What do John Taylor and Mark Zandi disagree about?
Mark Zandi says the GOP's proposed spending cuts will cost about 700,000 jobs. John Taylor says they will "increase economic growth and employment." Both are respected economists who immerse themselves in data, research and theory. So how can they disagree so sharply?
The dispute comes down to how much weight you give to "expectations" about future deficits. Taylor's argument is that Zandi's model -- which you can read more about here -- doesn't account for the upside of deficit reduction -- namely, that when the government spends less, the private sector will spend more. Taylor thinks individuals and businesses are hoarding their money because they're afraid of the high taxes, sharp spending cuts and assorted other nastiness that deficit reduction will eventually require. "The high unemployment we are experiencing now is due to low private investment rather than low government spending," he writes. "By reducing some uncertainty and the threats of exploding debt, the House spending proposal will encourage private investment."

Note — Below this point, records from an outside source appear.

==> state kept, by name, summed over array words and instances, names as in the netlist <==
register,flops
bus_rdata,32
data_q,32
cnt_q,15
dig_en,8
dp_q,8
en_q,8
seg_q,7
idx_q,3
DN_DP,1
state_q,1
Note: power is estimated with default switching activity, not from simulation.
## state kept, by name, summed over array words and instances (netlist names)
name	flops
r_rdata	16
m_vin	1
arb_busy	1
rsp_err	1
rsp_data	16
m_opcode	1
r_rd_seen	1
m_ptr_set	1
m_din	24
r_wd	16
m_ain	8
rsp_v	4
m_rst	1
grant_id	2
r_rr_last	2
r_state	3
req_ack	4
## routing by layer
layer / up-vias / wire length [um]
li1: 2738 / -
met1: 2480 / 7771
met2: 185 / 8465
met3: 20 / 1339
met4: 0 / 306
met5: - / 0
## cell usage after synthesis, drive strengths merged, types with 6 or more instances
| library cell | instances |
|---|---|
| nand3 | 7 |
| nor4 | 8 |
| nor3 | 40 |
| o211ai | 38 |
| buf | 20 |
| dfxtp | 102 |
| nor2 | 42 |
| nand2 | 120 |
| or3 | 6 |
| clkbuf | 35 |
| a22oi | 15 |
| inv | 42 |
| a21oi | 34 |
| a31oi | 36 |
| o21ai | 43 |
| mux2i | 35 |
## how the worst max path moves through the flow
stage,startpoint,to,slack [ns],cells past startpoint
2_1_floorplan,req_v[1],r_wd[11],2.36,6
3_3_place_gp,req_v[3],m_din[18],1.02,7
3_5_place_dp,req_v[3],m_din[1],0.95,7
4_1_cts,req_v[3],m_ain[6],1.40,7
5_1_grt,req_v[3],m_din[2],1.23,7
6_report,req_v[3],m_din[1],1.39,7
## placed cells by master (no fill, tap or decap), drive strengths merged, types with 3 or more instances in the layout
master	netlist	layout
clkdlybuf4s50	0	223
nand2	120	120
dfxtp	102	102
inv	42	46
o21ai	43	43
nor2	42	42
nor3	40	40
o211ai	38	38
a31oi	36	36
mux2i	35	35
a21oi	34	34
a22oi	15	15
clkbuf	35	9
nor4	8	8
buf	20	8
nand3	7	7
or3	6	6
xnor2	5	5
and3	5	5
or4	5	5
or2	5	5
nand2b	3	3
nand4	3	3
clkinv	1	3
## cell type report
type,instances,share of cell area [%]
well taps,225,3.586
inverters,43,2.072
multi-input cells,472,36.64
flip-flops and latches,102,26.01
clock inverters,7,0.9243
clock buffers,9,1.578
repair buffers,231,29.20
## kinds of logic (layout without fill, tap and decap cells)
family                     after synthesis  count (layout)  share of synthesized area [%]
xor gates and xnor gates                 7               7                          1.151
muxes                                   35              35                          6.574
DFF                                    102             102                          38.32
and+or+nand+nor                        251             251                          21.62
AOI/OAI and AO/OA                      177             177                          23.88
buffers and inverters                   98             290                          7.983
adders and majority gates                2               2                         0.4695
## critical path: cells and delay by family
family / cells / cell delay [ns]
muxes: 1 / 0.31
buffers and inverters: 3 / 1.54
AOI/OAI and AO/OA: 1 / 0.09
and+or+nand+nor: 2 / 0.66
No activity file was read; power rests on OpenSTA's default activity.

Zandi doesn't buy it. "That kind of thinking does probably play some role," he says, "but I don't think it's broadly applicable to most of the population. And even for higher-income, wealthy households who would be particularly likely to respond like that, I'm having trouble seeing it. Most of the improvement in spending in recent years has come among those high-income groups."
For Zandi -- and others, such as Goldman Sachs, who agree with his basic model -- businesses aren't holding back because of deficits. They're holding back because sales are weak and they show little sign of getting stronger. And there's no reason to hire a new employee if sales aren't going to go up. If the public sector then fires a few hundred thousand workers, that doesn't mean more customers for businesses -- it means fewer. And that, in turn, means that they will expect lower sales and continue to hoard their cash.

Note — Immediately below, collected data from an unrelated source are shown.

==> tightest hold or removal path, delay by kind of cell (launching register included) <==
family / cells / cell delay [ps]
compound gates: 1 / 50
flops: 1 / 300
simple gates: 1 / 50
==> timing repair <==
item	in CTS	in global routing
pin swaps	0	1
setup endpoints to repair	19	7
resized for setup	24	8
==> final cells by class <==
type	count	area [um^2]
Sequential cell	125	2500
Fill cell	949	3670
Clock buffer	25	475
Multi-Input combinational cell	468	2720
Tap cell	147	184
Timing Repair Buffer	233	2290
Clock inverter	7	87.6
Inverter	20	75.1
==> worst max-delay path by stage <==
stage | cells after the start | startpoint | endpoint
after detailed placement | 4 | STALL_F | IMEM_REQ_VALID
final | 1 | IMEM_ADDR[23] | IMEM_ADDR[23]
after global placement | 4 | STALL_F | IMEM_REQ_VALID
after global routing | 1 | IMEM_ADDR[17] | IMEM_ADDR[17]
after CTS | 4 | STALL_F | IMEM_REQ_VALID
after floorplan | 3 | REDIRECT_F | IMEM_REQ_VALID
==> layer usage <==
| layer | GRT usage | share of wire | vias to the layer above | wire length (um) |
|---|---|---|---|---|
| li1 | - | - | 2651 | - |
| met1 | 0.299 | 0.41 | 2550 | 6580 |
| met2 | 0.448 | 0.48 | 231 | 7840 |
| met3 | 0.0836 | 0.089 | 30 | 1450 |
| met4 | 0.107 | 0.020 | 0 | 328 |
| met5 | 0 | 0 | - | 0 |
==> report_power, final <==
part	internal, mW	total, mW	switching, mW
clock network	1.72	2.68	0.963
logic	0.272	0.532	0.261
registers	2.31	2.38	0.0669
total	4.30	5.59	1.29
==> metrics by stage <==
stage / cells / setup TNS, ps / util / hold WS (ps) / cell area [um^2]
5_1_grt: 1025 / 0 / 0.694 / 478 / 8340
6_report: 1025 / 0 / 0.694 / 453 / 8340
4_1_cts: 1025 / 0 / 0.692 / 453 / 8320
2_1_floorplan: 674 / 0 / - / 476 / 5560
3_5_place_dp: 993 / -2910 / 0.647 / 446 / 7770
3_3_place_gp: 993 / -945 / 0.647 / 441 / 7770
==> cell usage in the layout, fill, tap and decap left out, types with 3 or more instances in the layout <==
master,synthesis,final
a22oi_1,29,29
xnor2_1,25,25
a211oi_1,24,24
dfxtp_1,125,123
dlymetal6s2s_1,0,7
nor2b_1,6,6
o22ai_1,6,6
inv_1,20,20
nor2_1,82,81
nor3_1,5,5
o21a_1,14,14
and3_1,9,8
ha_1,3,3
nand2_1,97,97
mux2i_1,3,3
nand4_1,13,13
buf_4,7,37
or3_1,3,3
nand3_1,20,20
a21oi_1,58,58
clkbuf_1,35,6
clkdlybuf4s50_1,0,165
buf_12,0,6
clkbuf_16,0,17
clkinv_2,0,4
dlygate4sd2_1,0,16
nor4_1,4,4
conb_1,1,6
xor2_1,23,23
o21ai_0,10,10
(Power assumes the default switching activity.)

Their dispute is empirical as well as theoretical. "The stimulus package of 2009 had no material positive effect on economic growth or employment," Taylor writes. Zandi couldn't disagree more: "The recession ended in precisely the same month that the stimulus spendout was at its maximum point, which was June of 2009," he says. "The stimulus ended the recession."
As readers might guess, I come down on Zandi's side of the argument. I've had a lot of trouble finding evidence -- or even a consistent articulation -- of the argument that policy or short-term deficit uncertainty has restrained private investment. At the same time, the spending cuts being pushed by the House GOP do much less to improve the deficit than the tax cuts being pushed by the House GOP do to worsen it -- but those are tax cuts that Taylor has long supported. Finally, we know what it looks like when public borrowing is crowding out private spending. And we're just not seeing it.
There's another question as to why Goldman Sachs and Mark Zandi are estimating that the GOP's spending cuts will do much more harm to the economy than Fed Chairman Ben Bernanke is -- but note that unlike Taylor, Bernanke agrees that the immediate effects of the spending cuts will be to reduce growth.